Das Institut für Demoskopie in Allensbach bestätigt nun mit dem Ergebnis einer repräsentativen Umfrage jenen Eindruck, der sich im Straßenverkehr aufdrängt. So finden zwei Drittel der 30- bis 59-Jährigen, dass die Gesellschaft materialistischer, egoistischer und intoleranter geworden ist – trotz materieller Absicherung. 67 Prozent der Befragten halten den gesellschaftlichen Zusammenhalt für schwach oder sehr schwach.

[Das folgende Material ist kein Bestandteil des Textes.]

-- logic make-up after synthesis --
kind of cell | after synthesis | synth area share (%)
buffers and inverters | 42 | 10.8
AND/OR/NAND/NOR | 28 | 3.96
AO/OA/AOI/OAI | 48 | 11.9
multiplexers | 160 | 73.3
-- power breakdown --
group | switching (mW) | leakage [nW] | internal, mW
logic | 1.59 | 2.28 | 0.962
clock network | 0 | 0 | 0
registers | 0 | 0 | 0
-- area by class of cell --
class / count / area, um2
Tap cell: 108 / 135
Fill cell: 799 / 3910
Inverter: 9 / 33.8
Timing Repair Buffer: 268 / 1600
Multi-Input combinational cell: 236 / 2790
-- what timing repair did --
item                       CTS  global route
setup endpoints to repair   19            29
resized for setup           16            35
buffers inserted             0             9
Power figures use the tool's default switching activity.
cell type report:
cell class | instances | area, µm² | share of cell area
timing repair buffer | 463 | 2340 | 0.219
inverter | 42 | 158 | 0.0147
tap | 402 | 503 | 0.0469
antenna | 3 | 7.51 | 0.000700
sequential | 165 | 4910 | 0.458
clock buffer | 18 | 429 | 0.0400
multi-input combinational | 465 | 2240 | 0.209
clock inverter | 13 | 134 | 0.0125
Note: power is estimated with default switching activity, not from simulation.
$ cat config.mk
export PLATFORM = sky130hd
export DESIGN_NAME = mci_reg_block
export DESIGN_NICKNAME = d
export VERILOG_FILES = /design/src/hw/mci_pkg.sv /design/src/hw/mci_reg_block.sv
export SDC_FILE = /design/constraint.sdc
export NUM_CORES = 1
export LEC_CHECK = 0
export ABC_AREA = 1
export BUFFER_PORTS_ARGS = -buffer_cell sky130_fd_sc_hd__buf_2
export CAP_MARGIN = 15
export CELL_PAD_IN_SITES_DETAIL_PLACEMENT = 1
export CELL_PAD_IN_SITES_GLOBAL_PLACEMENT = 1
export CORE_AREA = 2 2 134 136
export DETAILED_ROUTE_END_ITERATION = 12
export DIE_AREA = 0 0 136 138
export HOLD_SLACK_MARGIN = 0.12
export PLACE_DENSITY = 0.72
export SYNTH_ARGS = -nofsm -noshare
export SYNTH_HDL_FRONTEND = slang
export SYNTH_SLANG_ARGS = --single-unit
$ cat constraint.sdc
create_clock -name clk -period 2.2 [get_ports clk]
set_input_delay 0.44 -clock clk [delete_from_list [all_inputs] [get_ports clk]]
set_output_delay 0.44 -clock clk [all_outputs]
set_load 0.02 [all_outputs]
$ cat src/hw/mci_pkg.sv
// MCI shared types and address map
package mci_pkg;

    ////////////////////////////////////////////////////////////////////////////
    // Request and response payloads
    ////////////////////////////////////////////////////////////////////////////

    // Word request from the SoC side
    typedef struct packed {
        logic [31:0] addr;
        logic [31:0] wdata;
        logic [7:0]  user;
        logic        write;
    } cif_req_t;

    // Target response, read data valid when hold is low
    typedef struct packed {
        logic [31:0] rdata;
        logic        hold;
        logic        error;
    } cif_rsp_t;

    // Decode outcome for one request
    typedef enum logic [2:0] {
        TGT_NONE,
        TGT_REG,
        TGT_MBOX0,
        TGT_MBOX1,
        TGT_SRAM
    } mci_target_e;

    ////////////////////////////////////////////////////////////////////////////
    // Address map
    ////////////////////////////////////////////////////////////////////////////

    // Register window
    localparam logic [31:0] MCI_REG_START_ADDR  = 32'h0000_0000;
    localparam logic [31:0] MCI_REG_SIZE_BYTES  = 32'h0000_0100;

    // Mailbox windows, same size each
    localparam logic [31:0] MBOX0_START_ADDR    = 32'h0008_0000;
    localparam logic [31:0] MBOX1_START_ADDR    = 32'h0009_0000;
    localparam logic [31:0] MBOX_SIZE_BYTES     = 32'h0000_0400;

    // SRAM base, size comes from the top-level parameter
    localparam logic [31:0] MCU_SRAM_START_ADDR = 32'h0020_0000;

    // Always accepted by both mailboxes
    localparam logic [7:0]  MCI_DEF_MBOX_USER   = 8'hA5;

    // Fixed contents of the ID register
    localparam logic [31:0] MCI_ID_VALUE        = 32'h4D43_4901;

endpackage

$ cat src/hw/mci_reg_block.sv
// MCI control registers
`timescale 1ns/1ns

module mci_reg_block #(
    parameter int NUM_MBOX_USERS = 5
) (
    input  logic                           clk,
    input  logic                           reset,
    input  logic                           dv,
    input  mci_pkg::cif_req_t              req,
    input  logic                           soc_config_req,
    output mci_pkg::cif_rsp_t              rsp,
    output logic [NUM_MBOX_USERS-1:0][7:0] valid_mbox0_users,
    output logic [NUM_MBOX_USERS-1:0][7:0] valid_mbox1_users
);

    // Word offsets within the register window
    localparam logic [5:0] ID_WORD      = 6'h00;
    localparam logic [5:0] SCRATCH_WORD = 6'h01;
    localparam int         MBOX0_WORD   = 16;
    localparam int         MBOX1_WORD   = 24;

    logic [5:0]                word_idx;
    logic                      wr_en;
    logic                      id_hit;
    logic                      scratch_hit;
    logic [NUM_MBOX_USERS-1:0] mbox0_hit;
    logic [NUM_MBOX_USERS-1:0] mbox1_hit;
    logic [31:0]               scratch_q;

    assign word_idx    = req.addr[7:2];
    assign wr_en       = dv & req.write;
    assign id_hit      = (word_idx == ID_WORD);
    assign scratch_hit = (word_idx == SCRATCH_WORD);

    always_comb begin
        for (int i = 0; i < NUM_MBOX_USERS; i++) begin
            mbox0_hit[i] = (word_idx == 6'(MBOX0_WORD + i));
            mbox1_hit[i] = (word_idx == 6'(MBOX1_WORD + i));
        end
    end

    ////////////////////////////////////////////////////////////////////////////
    // Read data and error, never stalls
    ////////////////////////////////////////////////////////////////////////////

    always_comb begin
        rsp = '0;
        if (id_hit)      rsp.rdata = mci_pkg::MCI_ID_VALUE;
        if (scratch_hit) rsp.rdata = scratch_q;
        for (int i = 0; i < NUM_MBOX_USERS; i++) begin
            if (mbox0_hit[i]) rsp.rdata = {24'h0, valid_mbox0_users[i]};
            if (mbox1_hit[i]) rsp.rdata = {24'h0, valid_mbox1_users[i]};
        end
        // ID is read-only, user lists need the config user
        rsp.error = wr_en & (id_hit | ((|{mbox0_hit, mbox1_hit}) & ~soc_config_req));
    end

    ////////////////////////////////////////////////////////////////////////////
    // Register updates
    ////////////////////////////////////////////////////////////////////////////

    always_ff @(posedge clk) begin
        if (reset) begin
            scratch_q         <= '0;
            valid_mbox0_users <= '0;
            valid_mbox1_users <= '0;
        end else if (wr_en) begin
            if (scratch_hit) scratch_q <= req.wdata;
            for (int i = 0; i < NUM_MBOX_USERS; i++) begin
                // Protected, dropped silently apart from the error
                if (mbox0_hit[i] && soc_config_req) valid_mbox0_users[i] <= req.wdata[7:0];
                if (mbox1_hit[i] && soc_config_req) valid_mbox1_users[i] <= req.wdata[7:0];
            end
        end
    end

endmodule

# After elaboration in Yosys (flattened, before gate mapping)
# Index checks and enable logic that the tools add are counted.
[op_classes]
eq_ne = 11
muxes = 12
n_bitwise = 5
n_reduce_logical = 23
[op_table]
columns = ["op", "count"]
rows = [
  ["two-way mux 32 bit", 11],
  ["equality test 6 x 5 -> 1 bit, second input constant", 10],
  ["two-way mux 31 bit", 1],
  ["AND reduction 2 bit", 11],
  ["logical AND 1 bit", 10],
  ["OR reduction 10 bit", 1],
  ["equality test 6 x 1 -> 1 bit, second input constant", 1],
  ["logical NOT 6 bit", 1],
  ["bitwise AND 1 bit", 3],
  ["NOT 1 bit", 1],
  ["OR 1 bit", 1],
]
[totals]
regBits = 112
inputBits = 77
output_inout_bits = 114
word_cells = 62

# Longest topological paths before layout
[depth]
word_depth = 13
depth_mapped = 11
ltp_nobuf = 11

# Worst setup path after synthesis
# Ideal clock, no wire load.
[synth_timing]
path_type = "in2out"
start = "in req[48] in the netlist's numbering"
end = "out rsp[2] in the netlist's numbering"
arrival_ns = 1.682
required_time_ns = 1.760
setup_slack_ns = 0.078
cell_stages = 8
n_path_buf = 1
cell_sequence = "inv_1 > nand2_1 > nor2_1 > nand3_1 > clkbuf_1 > or2_2 > nand2_1 > nand4_1"
[synth_lines]
columns = ["element", "line", "text"]
rows = [
  ["start, declared", "mci_reg_block.sv:10", "input mci_pkg::cif_req_t req,"],
  ["end, declared", "mci_reg_block.sv:12", "output mci_pkg::cif_rsp_t rsp,"],
]

==> impl_metrics.env <==
export IMPL_timing_critical_path_mode_cell="buf_6"
export IMPL_globalplace_congestion=0.807
export IMPL_critPathBufInv=4
export IMPL_synthesis_area_um2=5120
export IMPL_grt_pass1_wl_mm=29.3
export IMPL_dieArea_um2=18800
export IMPL_avgSynthCellArea_um2=7.10
export IMPL_ys_warnings_count=0
export IMPL_drt_wirelength_per_cell_um=17.2
export IMPL_hpwlAfterDp_mm=13.8
export IMPL_path_cells="buf_6 -> buf_6 -> nor2_4 -> nand2_4 -> nor2_4 -> buf_6 -> nand2_1 -> nand3_1 -> o21ai_2 -> nand4_1 -> nand2_1 -> nand4_1 -> buf_6"
export IMPL_final_design_area_no_fill_um2=6960
export IMPL_grt_usage_pct=20.2
export IMPL_yosys_top_cells_area="dfxtp_1 (44%), nand2_1 (14%), nor2_1 (8.9%)"
export IMPL_place_area_um2=6320
export IMPL_setup_ws_ns=-0.0747
export IMPL_cts_root_buffer="clkbuf_16"
export IMPL_sequentialPowerShare_pct=52.0
export IMPL_final_cell_mix="nand2_1 (174), buf_2 (141), dfxtp_1 (112)"
export IMPL_drt_iter0_drc=246
export IMPL_max_freq_ghz=0.440
export IMPL_p_per_area_nw_per_um2=562
export IMPL_clock_skew_final_ns=0
export IMPL_ys_ff_latch=112
export IMPL_slew_violations=0
export IMPL_syn_nets=798
export IMPL_wl_mm=19.4
export IMPL_clk_path_buf_depth=2
export IMPL_leakagePower_nw=3.11
export IMPL_route_vias_total=5379
export IMPL_layout_cells_non_filler=1131
export IMPL_drc=0
export IMPL_overflow=0
export IMPL_n_antenna_cell=0
export IMPL_synthMuxAreaShare_pct=0
export IMPL_grt_antenna_before_repair=0
export IMPL_rsz0062_at_grt="true"
export IMPL_synthDistinctLibCells=33
export IMPL_drive_above_1_share_pct=33.9
export IMPL_syn2layout_area_growth_pct=35.9
export IMPL_die_h_um=138
export IMPL_clock_latency_ns=0.36
export IMPL_setup_viol=7
export IMPL_slowest_stage="nor2_4"
export IMPL_cts_sinks=112
export IMPL_violations="negative setup slack"
export IMPL_hold_violations=0
export IMPL_min_period_ns=2.27
export IMPL_synth_xor_area_share_pct=0
export IMPL_numPortBuffers=155
export IMPL_clkPwrFrac_pct=40.8
export IMPL_drt_pass1_iterations=4
export IMPL_synth_top_cell_by_area="dfxtp_1"
export IMPL_drv_cap=0
export IMPL_htree_levels=3
export IMPL_layout_nets=974
export IMPL_initial_utilization_pct=29.2
export IMPL_comb_power_share_pct=7.2
export IMPL_critPathTopFamily="simple AND/OR/NAND/NOR gates"
export IMPL_crit_arrival_ns=1.83
export IMPL_grt_pass1_vias=5255
export IMPL_p_switching_w=0.000982
export IMPL_max_stage_delay_ns=0.16
export IMPL_cts_tree="yes"
export IMPL_design_portCount=191
export IMPL_synthAdderAreaFrac_pct=0
export IMPL_postRouteAntennaNets=0
export IMPL_vdd_drop_max_v=0.000406
export IMPL_status="finished, violations left"
export IMPL_die_w_um=136
export IMPL_crit_type="in -> out"
export IMPL_period_share_pct=103
export IMPL_cts_hold_buffers_added=0
export IMPL_power_w=0.00391
export IMPL_final_common_cell="nand2_1"
export IMPL_dp_cells=1105
export IMPL_grt_max_degree=47
export IMPL_critPathCaptureType="primary output"
export IMPL_tightest_slew_ns=0.513
export IMPL_swShare_pct=25.1
export IMPL_vias_per_cell=4.76
export IMPL_rows=49
export IMPL_clk_pin_slew_ns=0.07
export IMPL_synthSimpleGateAreaFrac_pct=34.1
export IMPL_seq_area_frac_synth_pct=43.8
export IMPL_intPower_w=0.00293
export IMPL_hp_class="in -> reg"
export IMPL_core_area_um2=17500
export IMPL_synth_top_family_by_area="simple AND/OR/NAND/NOR gates"
export IMPL_final_core_util_pct=39.7
export IMPL_crit_path_start_kind="input pin"
export IMPL_cp_max_fo=5
export IMPL_synth_compound_area_share_pct=13.7
export IMPL_synth_cells=721
export IMPL_critPathRequiredTime_ns=1.76
export IMPL_numCtsBuffers=9
export IMPL_yosysTopAreaCellShare_pct=43.8
export IMPL_maxSlewHeadroom_pct=65.8
[power groups by stage]
stage | Combinational (W) | Sequential (W) | Clock [W]
2_1_floorplan | 0.000112 | 0.00208 | 0
3_5_place_dp | 0.000242 | 0.00208 | 0
4_1_cts | 0.000275 | 0.00203 | 0.00163
3_3_place_gp | 0.000242 | 0.00208 | 0
6_report | 0.000283 | 0.00203 | 0.00160
5_1_grt | 0.000301 | 0.00203 | 0.00170
[synthesized netlist by cell type]
master,number
nand2_1,186
nor2_1,121
dfxtp_1,112
a21oi_1,58
inv_1,57
nor3_1,29
clkbuf_1,26
nand3_1,23
nand4_1,16
a211oi_1,14
a211oi_2,14
o21ai_0,13
a22o_1,5
buf_2,5
nor2_2,5
nor3_2,5
buf_6,3
inv_2,3
nand2_2,3
nand2_4,3
or2_2,3
buf_4,2
clkinv_2,2
inv_4,2
nor2_4,2
nor2_8,2
buf_1,1
clkinv_1,1
conb_1,1
nor3_4,1
o211ai_1,1
o22ai_1,1
o31ai_1,1
[metal layers]
metal / wire, um / global-route usage [%]
met5: 0 / 0
met4: 335 / 6.58
met3: 958 / 3.04
met2: 9070 / 32.6
met1: 9050 / 27.7
[registers in the layout (all words and copies together) (netlist names)]
signal,cells
valid_mbox0_users,40
valid_mbox1_users,40
scratch_q,32
[through the flow]
| step | setup TNS [ns] | setup WS (ns) | hold slack [ns] |
|---|---|---|---|
| final | -0.219 | -0.0747 | 0.330 |
| after global placement | -1.49 | -0.182 | 0.450 |
| after detailed placement | -1.97 | -0.197 | 0.453 |
| after floorplan | 0 | 0.0782 | 0.439 |
| after global routing | -0.745 | -0.132 | 0.333 |
| after CTS | -0.00355 | -0.00355 | 0.319 |
[worst register-to-register path, cell delays in order, from the launching register on]
cell,delay (ns)
dfxtp_1,0.38
inv_1,0.05
a211oi_1,0.25
[cell type report]
class                   count  area, um2
fillers                  2237      10600
multi-input cells         507       2640
flip-flops and latches    112       2240
repair buffers            202       1260
well taps                 229        287
inverters                  65        256
clock buffers              14        254
clock inverters             2       15.0
[logic make-up after synthesis]
kind of cell | after synthesis
AOI/OAI and AO/OA | 107
other | 1
and+or+nand+nor | 399
DFF | 112
buffers and inverters | 102
[timing repair]
item                       in CTS  in global routing
setup buffers                   6                  1
pin swaps                      20                 13
setup endpoints to repair      14                  9
gates resized for setup        71                 30
cloned                          2                  1
[worst paths after layout]
kind	startpoint	endpoint	slack (ns)	depth (start not counted)
worst min-delay path	req[35]	scratch_q[26]	0.33	3
worst max-delay path	req[48]	rsp[3]	-0.07	13
worst max register to register	valid_mbox1_users[31]	valid_mbox1_users[31]	1.43	2
worst min register to register	scratch_q[16]	scratch_q[16]	0.46	2
Note: power is estimated with default switching activity, not from simulation.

Wir klagen, doch sind wir selbst Verursacher des Problems. Wir wünschen uns mehr Nächstenliebe, doch verhalten wir uns selbst egoistischer. Wer hat nicht auch schon selber einmal bei der gelben Ampel noch schnell Gas gegeben, um nicht zwei Minuten warten zu müssen?

Allensbach-Umfage: Vertrauen in politische Stabilität abgesackt

So bitter diese Erkenntnis ist: Für Nächstenliebe braucht es die entsprechenden Rahmenbedingungen. Und die werden von der Politik geschaffen. Doch genau da liegt der Knackpunkt. Das Vertrauen in die politische Stabilität in Deutschland ist laut der Allensbach-Umfrage ebenfalls von 49 Prozent im Jahr 2015 auf nur noch 27 Prozent abgesackt. Der Generation Mitte, inmitten der "Rush Hour" des Lebens, muss wieder das Gefühl vermittelt werden, dass sich jemand ihrer Probleme annimmt.

Doch anstatt nach Lösungen für tatsächlich bestehende Probleme zu suchen, werden seit Wochen und Monaten nur noch ideologische Debatten geführt. Das Wohlergehen Deutschlands arbeitet sich scheinbar nur noch an der Frage "rechts" oder "links" ab. Der Fall des abgesetzten Geheimdienst-Chefs Maaßen verdeutlicht, wie sehr die aktuelle Politik von der Wirklichkeit der Menschen entfernt ist. Keiner blickt mehr durch in dem ganzen Wirrwarr an Partei-internen Schachzügen.

Kaum für Aufregung sorgt da die Meldung, dass die Bundesregierung ihren eigenen Koalitionsvertrag gebrochen hat: für mehrere Waffenexporte an drei arabische Länder, die am Jemen-Krieg beteiligt sind. Paradox, wie die starke Politisierung unserer Zeit zu zunehmender Politikverdrossenheit führt. Mit der Folge, dass sich immer mehr ins Innere Exil zurückziehen.